Both the American Diabetes Association (ADA) and the American Academy of Ophthalmology (AAO) recommend yearly eye exams; initial screening within 5 years of diagnosis if type 1 diabetes is confirmed, and annually for both types 1 and 2.8 Yet only 60% of patients with diabetes are screened annually for DR,9 even though primary care physicians have improved the number of patients they now refer to eye-care specialists for funduscopic exams.10,11

In Table 1, the AOA summarized the estimated proportion of people with DR and DME by type and diabetes duration. The prevalence of people with diabetes (diagnosed or undiagnosed) is around 27% in people 65 years or older, 10% of non-Hispanic whites older than 20 years of age, and 19% of non-Hispanic blacks older than 20 years of age.

Because there is an acute onset of symptoms for people with type 1 (typically following hyperglycemia), clinical testing for antibodies related to type 1 is not recommended as a means to identify people at risk; the ADA does recommend that all people over the age of 45 be screened, however.

 

References:

1. Diabetic Retinopathy. Available at: https://www.aoa.org/patients-and-public/eye-and-vision-problems/glossary-of-eye-and-vision-conditions/diabetic-retinopathy Accessed October 15, 2019. St. Louis, MO: American Optometric Association, 2019.

2. World Health Organization. Diabetes Fact Sheet. https://www.who.int/news-room/fact-sheets/detail/diabetes. Accessed October 26, 2019. Geneva, Switzerland: WHO, 2019.

3. World Health Organization. Global Report on Diabetes. Geneva, Switzerland: WHO, 2016.

4. American Optometric Association. Eye Care of the Patient with Diabetes Mellitus: Evidence-Based Clinical Practice Guideline. Optometric Clinical Practice Guideline.  Available from: http://www.aoa.org/Documents/EBO/EyeCareOfThePatientWithDiabetesMellitus%20CPG3.pdf. Accessed October 15, 2019. St. Louis, MO: American Optometric Association, 2014.

5. Prevent Blindness America. Vision Problems in the U.S. Prevalence of Adult Vision Impairment and Age-Related Eye Disease in America. Accessed June 20, 2012. Chicago, IL: Prevent Blindness, 2012.

6. Harris MI, Klein R, Welborn TA, Knuiman MW. Onset of NIDDM occurs at least 4-7 yr before clinical diagnosis. Diabetes Care 1992;15(7):815-9.
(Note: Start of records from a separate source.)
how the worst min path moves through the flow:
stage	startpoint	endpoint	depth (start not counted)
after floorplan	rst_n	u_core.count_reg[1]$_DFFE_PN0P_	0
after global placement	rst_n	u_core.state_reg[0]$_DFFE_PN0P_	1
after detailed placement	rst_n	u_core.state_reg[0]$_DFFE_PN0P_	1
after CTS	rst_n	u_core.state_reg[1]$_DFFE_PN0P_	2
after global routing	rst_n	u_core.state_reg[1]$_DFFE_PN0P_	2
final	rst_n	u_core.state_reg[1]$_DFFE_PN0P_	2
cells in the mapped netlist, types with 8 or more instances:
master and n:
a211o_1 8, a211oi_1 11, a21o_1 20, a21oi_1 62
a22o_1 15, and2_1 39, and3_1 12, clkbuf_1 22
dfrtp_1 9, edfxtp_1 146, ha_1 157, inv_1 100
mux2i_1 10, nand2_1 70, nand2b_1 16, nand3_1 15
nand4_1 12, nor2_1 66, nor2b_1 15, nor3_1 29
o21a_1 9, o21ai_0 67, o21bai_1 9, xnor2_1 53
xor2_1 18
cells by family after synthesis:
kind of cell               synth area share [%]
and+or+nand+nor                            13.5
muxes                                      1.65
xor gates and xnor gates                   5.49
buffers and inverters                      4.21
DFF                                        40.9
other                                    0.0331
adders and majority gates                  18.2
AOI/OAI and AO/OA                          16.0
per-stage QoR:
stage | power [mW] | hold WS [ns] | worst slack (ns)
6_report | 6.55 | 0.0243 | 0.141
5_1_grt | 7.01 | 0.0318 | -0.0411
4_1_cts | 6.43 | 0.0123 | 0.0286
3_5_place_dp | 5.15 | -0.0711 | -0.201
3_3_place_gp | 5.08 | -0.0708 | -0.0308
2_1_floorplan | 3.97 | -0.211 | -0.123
interface bdot_dip_if;
  logic                             valid;
  logic                             ready;
  logic signed [bdot_pkg::DIP_W-1:0] dipole_x;
  logic signed [bdot_pkg::DIP_W-1:0] dipole_y;
  logic signed [bdot_pkg::DIP_W-1:0] dipole_z;
  logic                             limited;
  logic                             status;

  modport source (output valid, dipole_x, dipole_y, dipole_z, limited, status, input ready);
  modport sink   (input valid, dipole_x, dipole_y, dipole_z, limited, status, output ready);
endinterface

### src/design/bdot_detumble_controller.sv
// channel   dir  width                       contents
// smp_i     in   1 + 3*FIELD_WIDTH + 20      cmd, field x/y/z, interval_us
// dip_o     out  3*16 + 2                    dipole x/y/z, limited, status
// cfg       in   1 + 3 + 32                  write enable, register index, data
//
// clear, invalid and first samples skip the arithmetic and go from the check state to the output state.
// a full sample runs per axis a bit-serial multiply, a 64-step restoring divide and
// three more multiplies, then squares; over the limit, a 26-step square root and
// per-axis rescaling follow; multiplies and divides share one multiplier and divider.
// the multiplier stops once its operand runs out of set bits. one sample is in work
// at a time; a new one is taken while the last word waits in the output register.
// reset is asynchronous, sets configuration to its defaults and clears history and the output valid.
// depends on bdot_pkg and bdot_ifs
module bdot_detumble_controller #(
  parameter int FIELD_WIDTH = bdot_pkg::FIELD_WIDTH_DEF
) (
  input  logic                            clk_i,
  input  logic                            rst_ni,
  input  logic                            cfg_we_i,
  input  logic [bdot_pkg::CFG_IDX_W-1:0]  cfg_idx_i,
  input  logic [bdot_pkg::CFG_DATA_W-1:0] cfg_data_i,
  bdot_smp_if.sink                        smp_i,
  bdot_dip_if.source                      dip_o
);
  import bdot_pkg::*;

  localparam int AW         = (AXES > 1) ? $clog2(AXES) : 1;
  localparam int DIV_CNT_W  = $clog2(DIV_N_W + 1);
  localparam int SQ_CNT_W   = $clog2(SQ_R_W + 1);
  localparam logic [AW-1:0] AX_LAST = AW'(AXES - 1);
  localparam logic signed [MUL_A_W-1:0] RATE_HI = MUL_A_W'(RATE_MAX);
  localparam logic signed [MUL_A_W-1:0] RATE_LO = -RATE_HI;
  localparam logic signed [MUL_A_W-1:0] HALF_LSB = MUL_A_W'(32768);

  state_e state_q, state_d;

  // configuration
  logic [GAIN_W-1:0]   gain_q;
  logic [WEIGHT_W-1:0] weight_q;
  logic [LIMIT_W-1:0]  limit_q;
  logic [DT_W-1:0]     min_dt_q;
  logic [DT_W-1:0]     max_dt_q;

  // captured word and history
  logic                          cmd_q;
  logic signed [FIELD_WIDTH-1:0] fld_q  [AXES];
  logic [DT_W-1:0]               dt_q;
  logic signed [FIELD_WIDTH-1:0] prev_q [AXES];
  logic signed [RATE_W-1:0]      filt_q [AXES];
  logic                          have_q;

  // per sample working state
  logic [MAG_W-1:0]       mag_q [AXES];
  logic                   neg_q [AXES];
  logic [MAG_W-1:0]       maxmag_q;
  logic                   shifted_q;
  logic                   limited_q;
  logic                   status_q;
  logic                   zero_q;
  logic                   sign_q;
  logic [AW-1:0]          ax_q;
  logic [SQ_N_W-1:0]      n2_q;
  logic signed [MUL_A_W-1:0] acc_q;

  // shift-add multiplier
  logic signed [MUL_A_W-1:0] mul_a_q, mul_p_q, mul_a_in;
  logic [MUL_B_W-1:0]        mul_b_q, mul_b_in;
  logic                      mul_start, mul_done;

  // restoring divider
  logic [DIV_N_W-1:0]   div_n_q, div_n_in;
  logic [DIV_D_W-1:0]   div_d_q, div_d_in;
  logic [DIV_D_W-1:0]   div_r_q;
  logic [DIV_CNT_W-1:0] div_cnt_q;
  logic                 div_start, div_done;
  logic [DIV_D_W:0]     div_r2, div_sub;

  // square root, two bits a step
  logic [SQ_N_W-1:0]   sq_x_q;
  logic [SQ_REM_W-1:0] sq_rem_q, sq_rem2, sq_trial;
  logic [SQ_R_W-1:0]   sq_root_q;
  logic [SQ_CNT_W-1:0] sq_cnt_q;
  logic                sq_start, sq_done;
  logic [SQ_R_W:0]     root_ceil;

  // output register
  logic                    dip_valid_q;
  logic signed [DIP_W-1:0] dip_q [AXES];
  logic                    dlim_q, dstat_q;
  logic                    out_load;

  // datapath helpers
  logic                      smp_acc, invalid;
  logic [WEIGHT_W-1:0]       w_eff;
  logic [AW-1:0]             ax_nxt;
  logic signed [FIELD_WIDTH:0] diff;
  logic [FIELD_WIDTH:0]      dm;
  logic [RATE_W-1:0]         rm;
  logic signed [RATE_W-1:0]  raw;
  logic signed [MUL_A_W-1:0] sum, sum_sh;
  logic signed [RATE_W-1:0]  filt_new;
  logic [RATE_W-1:0]         fm;
  logic [MUL_A_W-1:0]        prod_rnd;
  logic [MAG_W-1:0]          prod_mag;
  logic                      over_cap;

  assign smp_acc  = smp_i.valid && smp_i.ready;
  assign invalid  = (dt_q == '0) || (dt_q < min_dt_q) || (dt_q > max_dt_q) || (limit_q == '0);
  assign w_eff    = (weight_q > WEIGHT_ONE) ? WEIGHT_ONE : weight_q;
  assign ax_nxt   = (ax_q == AX_LAST) ? '0 : ax_q + AW'(1);
  assign diff     = {fld_q[ax_q][FIELD_WIDTH-1], fld_q[ax_q]}
                  - {prev_q[ax_q][FIELD_WIDTH-1], prev_q[ax_q]};
  assign dm       = diff[FIELD_WIDTH] ? (FIELD_WIDTH+1)'(0) - diff : diff;
  assign rm       = (div_n_q > DIV_N_W'(RATE_MAX)) ? RATE_MAX : div_n_q[RATE_W-1:0];
  assign raw      = sign_q ? -$signed(rm) : $signed(rm);
  assign sum      = acc_q + mul_p_q + HALF_LSB;
  assign sum_sh   = sum >>> 16;
  assign filt_new = (sum_sh > RATE_HI) ? RATE_W'(RATE_HI)
                  : (sum_sh < RATE_LO) ? RATE_W'(RATE_LO) : sum_sh[RATE_W-1:0];
  assign fm       = filt_new[RATE_W-1] ? RATE_W'(0) - filt_new : filt_new;
  assign prod_rnd = (mul_p_q + HALF_LSB) >> 16;
  assign prod_mag = prod_rnd[MAG_W-1:0];
  assign over_cap = (maxmag_q[MAG_W-1:CAP_SHIFT] != '0);
  assign root_ceil = {1'b0, sq_root_q} + (SQ_R_W + 1)'(sq_rem_q != '0);

  assign mul_done = (mul_b_q == '0);
  assign div_done = (div_cnt_q == '0);
  assign sq_done  = (sq_cnt_q == '0);

  // configuration writes
  always_ff @(posedge clk_i or negedge rst_ni) begin
    if (!rst_ni) begin
      gain_q   <= '0;
      weight_q <= '0;
      limit_q  <= '0;
      min_dt_q <= DT_W'(1);
      max_dt_q <= '1;
    end else if (cfg_we_i) begin
      unique case (cfg_idx_e'(cfg_idx_i))
        CFG_GAIN:   gain_q   <= cfg_data_i[GAIN_W-1:0];
        CFG_WEIGHT: weight_q <= cfg_data_i[WEIGHT_W-1:0];
        CFG_LIMIT:  limit_q  <= cfg_data_i[LIMIT_W-1:0];
        CFG_MIN_DT: min_dt_q <= cfg_data_i[DT_W-1:0];
        CFG_MAX_DT: max_dt_q <= cfg_data_i[DT_W-1:0];
        default: ;
      endcase
    end
  end

  always_ff @(posedge clk_i or negedge rst_ni) begin
    if (!rst_ni) begin
      state_q <= ST_IDLE;
    end else begin
      state_q <= state_d;
    end
  end

  always_comb begin
    state_d   = state_q;
    mul_start = 1'b0;
    mul_a_in  = '0;
    mul_b_in  = '0;
    div_start = 1'b0;
    div_n_in  = '0;
    div_d_in  = '0;
    sq_start  = 1'b0;
    out_load  = 1'b0;
    smp_i.ready = 1'b0;
    unique case (state_q)
      ST_IDLE: begin
        smp_i.ready = 1'b1;
        if (smp_i.valid) begin
          state_d = ST_CHECK;
        end
      end
      ST_CHECK: begin
        if (cmd_q == CMD_CLEAR || invalid || !have_q) begin
          state_d = ST_OUT;
        end else begin
          state_d = ST_DIFF;
        end
      end
      ST_DIFF: begin
        mul_start = 1'b1;
        mul_a_in  = MUL_A_W'(dm);
        mul_b_in  = MUL_B_W'(US_PER_S);
        state_d   = ST_MUL_US;
      end
      ST_MUL_US: begin
        if (mul_done) begin
          div_start = 1'b1;
          div_n_in  = mul_p_q[DIV_N_W-1:0];
          div_d_in  = DIV_D_W'(dt_q);
          state_d   = ST_DIV_RATE;
        end
      end
      ST_DIV_RATE: begin
        if (div_done) begin
          mul_start = 1'b1;
          mul_a_in  = MUL_A_W'(raw);
          mul_b_in  = MUL_B_W'(w_eff);
          state_d   = ST_MUL_NEW;
        end
      end
      ST_MUL_NEW: begin
        if (mul_done) begin
          mul_start = 1'b1;
          mul_a_in  = MUL_A_W'(filt_q[ax_q]);
          mul_b_in  = MUL_B_W'(WEIGHT_ONE - w_eff);
          state_d   = ST_MUL_OLD;
        end
      end
      ST_MUL_OLD: begin
        if (mul_done) begin
          mul_start = 1'b1;
          mul_a_in  = MUL_A_W'(fm);
          mul_b_in  = MUL_B_W'(gain_q);
          state_d   = ST_MUL_GAIN;
        end
      end
      ST_MUL_GAIN: begin
        if (mul_done) begin
          state_d = (ax_q == AX_LAST) ? ST_NORM : ST_DIFF;
        end
      end
      ST_NORM: begin
        if (!over_cap) begin
          mul_start = 1'b1;
          mul_a_in  = MUL_A_W'(mag_q[ax_q]);
          mul_b_in  = MUL_B_W'(mag_q[ax_q]);
          state_d   = ST_SQ;
        end
      end
      ST_SQ: begin
        if (mul_done) begin
          mul_start = 1'b1;
          if (ax_q == AX_LAST) begin
            mul_a_in = MUL_A_W'(limit_q);
            mul_b_in = MUL_B_W'(limit_q);
            state_d  = ST_LIM_SQ;
          end else begin
            mul_a_in = MUL_A_W'(mag_q[ax_nxt]);
            mul_b_in = MUL_B_W'(mag_q[ax_nxt]);
          end
        end
      end
      ST_LIM_SQ: begin
        if (mul_done) begin
          if (shifted_q || (MUL_A_W'(n2_q) > mul_p_q)) begin
            sq_start = 1'b1;
            state_d  = ST_SQRT;
          end else begin
            state_d = ST_OUT;
          end
        end
      end
      ST_SQRT: begin
        if (sq_done) begin
          mul_start = 1'b1;
          mul_a_in  = MUL_A_W'(mag_q[ax_q]);
          mul_b_in  = MUL_B_W'(limit_q);
          state_d   = ST_SCL_MUL;
        end
      end
      ST_SCL_MUL: begin
        if (mul_done) begin
          div_start = 1'b1;
          div_n_in  = mul_p_q[DIV_N_W-1:0];
          div_d_in  = DIV_D_W'(root_ceil);
          state_d   = ST_SCL_DIV;
        end
      end
      ST_SCL_DIV: begin
        if (div_done) begin
          if (ax_q == AX_LAST) begin
            state_d = ST_OUT;
          end else begin
            mul_start = 1'b1;
            mul_a_in  = MUL_A_W'(mag_q[ax_nxt]);
            mul_b_in  = MUL_B_W'(limit_q);
            state_d   = ST_SCL_MUL;
          end
        end
      end
      ST_OUT: begin
        if (!dip_valid_q || dip_o.ready) begin
          out_load = 1'b1;
          state_d  = ST_IDLE;
        end
      end
      default: state_d = ST_IDLE;
    endcase
  end

  // history, cleared by reset and by a clear word
  always_ff @(posedge clk_i or negedge rst_ni) begin
    if (!rst_ni) begin
      have_q <= 1'b0;
      for (int a = 0; a < AXES; a++) begin
        prev_q[a] <= '0;
        filt_q[a] <= '0;
      end
    end else if (state_q == ST_CHECK) begin
      if (cmd_q == CMD_CLEAR) begin
        have_q <= 1'b0;
        for (int a = 0; a < AXES; a++) begin
          prev_q[a] <= '0;
          filt_q[a] <= '0;
        end
      end else if (!invalid && !have_q) begin
        have_q <= 1'b1;
        for (int a = 0; a < AXES; a++) begin
          prev_q[a] <= fld_q[a];
        end
      end
    end else if (state_q == ST_MUL_OLD && mul_done) begin
      filt_q[ax_q] <= filt_new;
      prev_q[ax_q] <= fld_q[ax_q];
    end
  end

  // per sample datapath
  always_ff @(posedge clk_i) begin
    case (state_q)
      ST_IDLE: begin
        if (smp_acc) begin
          cmd_q    <= smp_i.cmd;
          fld_q[0] <= smp_i.field_x;
          fld_q[1] <= smp_i.field_y;
          fld_q[2] <= smp_i.field_z;
          dt_q     <= smp_i.interval_us;
        end
      end
      ST_CHECK: begin
        status_q  <= (cmd_q == CMD_SAMPLE) && invalid;
        zero_q    <= (cmd_q == CMD_CLEAR) || invalid || !have_q;
        limited_q <= 1'b0;
        shifted_q <= 1'b0;
        maxmag_q  <= '0;
        n2_q      <= '0;
        ax_q      <= '0;
      end
      ST_DIFF: sign_q <= diff[FIELD_WIDTH];
      ST_MUL_NEW: begin
        if (mul_done) begin
          acc_q <= mul_p_q;
        end
      end
      ST_MUL_OLD: begin
        if (mul_done) begin
          neg_q[ax_q] <= !filt_new[RATE_W-1] && (filt_new != '0);
        end
      end
      ST_MUL_GAIN: begin
        if (mul_done) begin
          mag_q[ax_q] <= prod_mag;
          if (prod_mag > maxmag_q) begin
            maxmag_q <= prod_mag;
          end
          ax_q <= ax_nxt;
        end
      end
      ST_NORM: begin
        if (over_cap) begin
          maxmag_q  <= maxmag_q >> 1;
          shifted_q <= 1'b1;
          for (int a = 0; a < AXES; a++) begin
            mag_q[a] <= mag_q[a] >> 1;
          end
        end
      end
      ST_SQ: begin
        if (mul_done) begin
          n2_q <= n2_q + mul_p_q[SQ_N_W-1:0];
          ax_q <= ax_nxt;
        end
      end
      ST_LIM_SQ: begin
        if (mul_done) begin
          limited_q <= shifted_q || (MUL_A_W'(n2_q) > mul_p_q);
        end
      end
      ST_SCL_DIV: begin
        if (div_done) begin
          mag_q[ax_q] <= (root_ceil == '0) ? '0 : div_n_q[MAG_W-1:0];
          ax_q        <= ax_nxt;
        end
      end
      default: ;
    endcase
  end

  // shift-add multiplier, one multiplier bit a cycle
  always_ff @(posedge clk_i or negedge rst_ni) begin
    if (!rst_ni) begin
      mul_b_q <= '0;
    end else if (mul_start) begin
      mul_b_q <= mul_b_in;
    end else if (!mul_done) begin
      mul_b_q <= mul_b_q >> 1;
    end
  end

  always_ff @(posedge clk_i) begin
    if (mul_start) begin
      mul_a_q <= mul_a_in;
      mul_p_q <= '0;
    end else if (!mul_done) begin
      mul_a_q <= mul_a_q <<< 1;
      if (mul_b_q[0]) begin
        mul_p_q <= mul_p_q + mul_a_q;
      end
    end
  end

  // restoring divider, one quotient bit a cycle
  assign div_r2  = {div_r_q, div_n_q[DIV_N_W-1]};
  assign div_sub = div_r2 - {1'b0, div_d_q};

  always_ff @(posedge clk_i or negedge rst_ni) begin
    if (!rst_ni) begin
      div_cnt_q <= '0;
    end else if (div_start) begin
      div_cnt_q <= DIV_CNT_W'(DIV_N_W);
    end else if (!div_done) begin
      div_cnt_q <= div_cnt_q - DIV_CNT_W'(1);
    end
  end

  always_ff @(posedge clk_i) begin
    if (div_start) begin
      div_n_q <= div_n_in;
      div_d_q <= div_d_in;
      div_r_q <= '0;
    end else if (!div_done) begin
      if (!div_sub[DIV_D_W]) begin
        div_r_q <= div_sub[DIV_D_W-1:0];
        div_n_q <= {div_n_q[DIV_N_W-2:0], 1'b1};
      end else begin
        div_r_q <= div_r2[DIV_D_W-1:0];
        div_n_q <= {div_n_q[DIV_N_W-2:0], 1'b0};
      end
    end
  end

  // digit-by-digit square root
  assign sq_rem2  = {sq_rem_q[SQ_REM_W-3:0], sq_x_q[SQ_N_W-1 -: 2]};
  assign sq_trial = SQ_REM_W'({sq_root_q, 2'b01});

  always_ff @(posedge clk_i or negedge rst_ni) begin
    if (!rst_ni) begin
      sq_cnt_q <= '0;
    end else if (sq_start) begin
      sq_cnt_q <= SQ_CNT_W'(SQ_R_W);
    end else if (!sq_done) begin
      sq_cnt_q <= sq_cnt_q - SQ_CNT_W'(1);
    end
  end

  always_ff @(posedge clk_i) begin
    if (sq_start) begin
      sq_x_q    <= n2_q;
      sq_rem_q  <= '0;
      sq_root_q <= '0;
    end else if (!sq_done) begin
      sq_x_q <= sq_x_q << 2;
      if (sq_rem2 >= sq_trial) begin
        sq_rem_q  <= sq_rem2 - sq_trial;
        sq_root_q <= {sq_root_q[SQ_R_W-2:0], 1'b1};
      end else begin
        sq_rem_q  <= sq_rem2;
        sq_root_q <= {sq_root_q[SQ_R_W-2:0], 1'b0};
      end
    end
  end

  // output register
  always_ff @(posedge clk_i or negedge rst_ni) begin
    if (!rst_ni) begin
      dip_valid_q <= 1'b0;
    end else if (out_load) begin
      dip_valid_q <= 1'b1;
    end else if (dip_o.ready) begin
      dip_valid_q <= 1'b0;
    end
  end

  always_ff @(posedge clk_i) begin
    if (out_load) begin
      dlim_q  <= limited_q;
      dstat_q <= status_q;
      for (int a = 0; a < AXES; a++) begin
        if (zero_q) begin
          dip_q[a] <= '0;
        end else if (mag_q[a] > MAG_W'(DIP_MAX)) begin
          dip_q[a] <= neg_q[a] ? -$signed({1'b0, DIP_MAX}) : $signed({1'b0, DIP_MAX});
        end else begin
          dip_q[a] <= neg_q[a] ? -$signed({1'b0, mag_q[a][DIP_W-2:0]})
                               : $signed({1'b0, mag_q[a][DIP_W-2:0]});
        end
      end
    end
  end

  assign dip_o.valid    = dip_valid_q;
  assign dip_o.dipole_x = dip_q[0];
  assign dip_o.dipole_y = dip_q[1];
  assign dip_o.dipole_z = dip_q[2];
  assign dip_o.limited  = dlim_q;
  assign dip_o.status   = dstat_q;

endmodule
===== src/design/sm3h_pkg.sv =====
// ----------------------------------------------------------------------------
// SM3 hash package
// Shared types, constants and round functions of the SM3 hash unit.
// ----------------------------------------------------------------------------
package sm3h_pkg;

  // Initial chaining value words.
  localparam logic [31:0] IV0 = 32'h7380166f;
  localparam logic [31:0] IV1 = 32'h4914b2b9;
  localparam logic [31:0] IV2 = 32'h172442d7;
  localparam logic [31:0] IV3 = 32'hda8a0600;
  localparam logic [31:0] IV4 = 32'ha96f30bc;
  localparam logic [31:0] IV5 = 32'h163138aa;
  localparam logic [31:0] IV6 = 32'he38dee4d;
  localparam logic [31:0] IV7 = 32'hb0fb0e4e;

  // Round constants for rounds 0..15 and 16..63.
  localparam logic [31:0] TJ_LO = 32'h79cc4519;
  localparam logic [31:0] TJ_HI = 32'h7a879d8a;

  // Block command from the front part to the compression engine.
  typedef struct packed {
    logic [15:0][31:0] blk;   // sixteen message words, word 0 first
    logic              fin;   // last block of a message: emit digest after it
  } blk_cmd_t;

  function automatic logic [31:0] rotl32(input logic [31:0] x, input logic [4:0] n);
    logic [63:0] d;
    d = {x, x} << n;
    return d[63:32];
  endfunction

  function automatic logic [31:0] perm0(input logic [31:0] x);
    return x ^ rotl32(x, 5'd9) ^ rotl32(x, 5'd17);
  endfunction

  function automatic logic [31:0] perm1(input logic [31:0] x);
    return x ^ rotl32(x, 5'd15) ^ rotl32(x, 5'd23);
  endfunction

endpackage


===== src/design/sm3h_queue.sv =====
// ----------------------------------------------------------------------------
// SM3 block queue
// Two-entry queue of block commands between the front end and the engine.
// ----------------------------------------------------------------------------
module sm3h_queue (
  input  logic                clk,
  input  logic                rst_n,
  input  logic                wr_valid,
  output logic                wr_ready,
  input  sm3h_pkg::blk_cmd_t  wr_data,
  output logic                rd_valid,
  input  logic                rd_ready,
  output sm3h_pkg::blk_cmd_t  rd_data
);
  import sm3h_pkg::*;

  blk_cmd_t   mem_r [2];
  logic       wp_r, rp_r;
  logic [1:0] cnt_r;
  logic       wr, rd;

  assign wr_ready = cnt_r != 2'd2;
  assign rd_valid = cnt_r != 2'd0;
  assign rd_data  = mem_r[rp_r];
  assign wr       = wr_valid && wr_ready;
  assign rd       = rd_valid && rd_ready;

  // Pointers and fill level.
  always_ff @(posedge clk) begin
    if (!rst_n) begin
      wp_r  <= 1'b0;
      rp_r  <= 1'b0;
      cnt_r <= '0;
    end else begin
      if (wr) wp_r <= ~wp_r;
      if (rd) rp_r <= ~rp_r;
      cnt_r <= cnt_r + {1'b0, wr} - {1'b0, rd};
    end
  end

  // Entry storage.
  always_ff @(posedge clk) begin
    if (wr) mem_r[wp_r] <= wr_data;
  end

endmodule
7. Kohner EM, Aldington SJ, Stratton IM, et al. United Kingdom Prospective Diabetes Study, 30: diabetic retinopathy at diagnosis of non-insulin-dependent diabetes mellitus and associated risk factors. Arch Ophthalmol 1998;116(3):297-303.

8. American Diabetes Association. Executive summary: Standards of medical care in diabetes--2013. Diabetes Care 2013;36 Suppl 1:S4-10.

9. American Academy of Ophthalmology Retina Panel. Preferred Practice Pattern Guidelines: Diabetic Retinopathy. San Francisco, CA: 2016.

10. Yung CW, Boyer MM, Marrero DG, Gavin TC. Patterns of diabetic eye care by primary care physicians in the state of Indiana. Ophthalmic Epidemiol 1995;2(2):85-91.

11. Ozerov I, Monderer R. Diabetic retinopathy: Examination and referral practices of primary care providers. Einstein Quart J Biol Med 2001;18:164-70.